→ How to complete this task: Please tally the lines of the listing that hold the string "automatic", and reply with that total only.
****
===== src/rtl/fpio_pkg.sv =====
// Shared definitions for fpio channel blocks: width helpers and
// configuration sanity functions used at elaboration time.
package fpio_pkg;

  // Width needed to hold an occupancy value in the range 0..depth.
  function automatic int fpio_cnt_width(input int depth);
    return $clog2(depth) + 1;
  endfunction

  // Storage depth must be a power of two so pointers wrap naturally.
  function automatic bit fpio_depth_ok(input int depth);
    return (depth >= 2) && ((depth & (depth - 1)) == 0);
  endfunction

  // Almost-full threshold must lie within 1..depth.
  function automatic bit fpio_afull_ok(input int depth, input int level);
    return (level >= 1) && (level <= depth);
  endfunction

endpackage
****
→ Answer to the problem: 3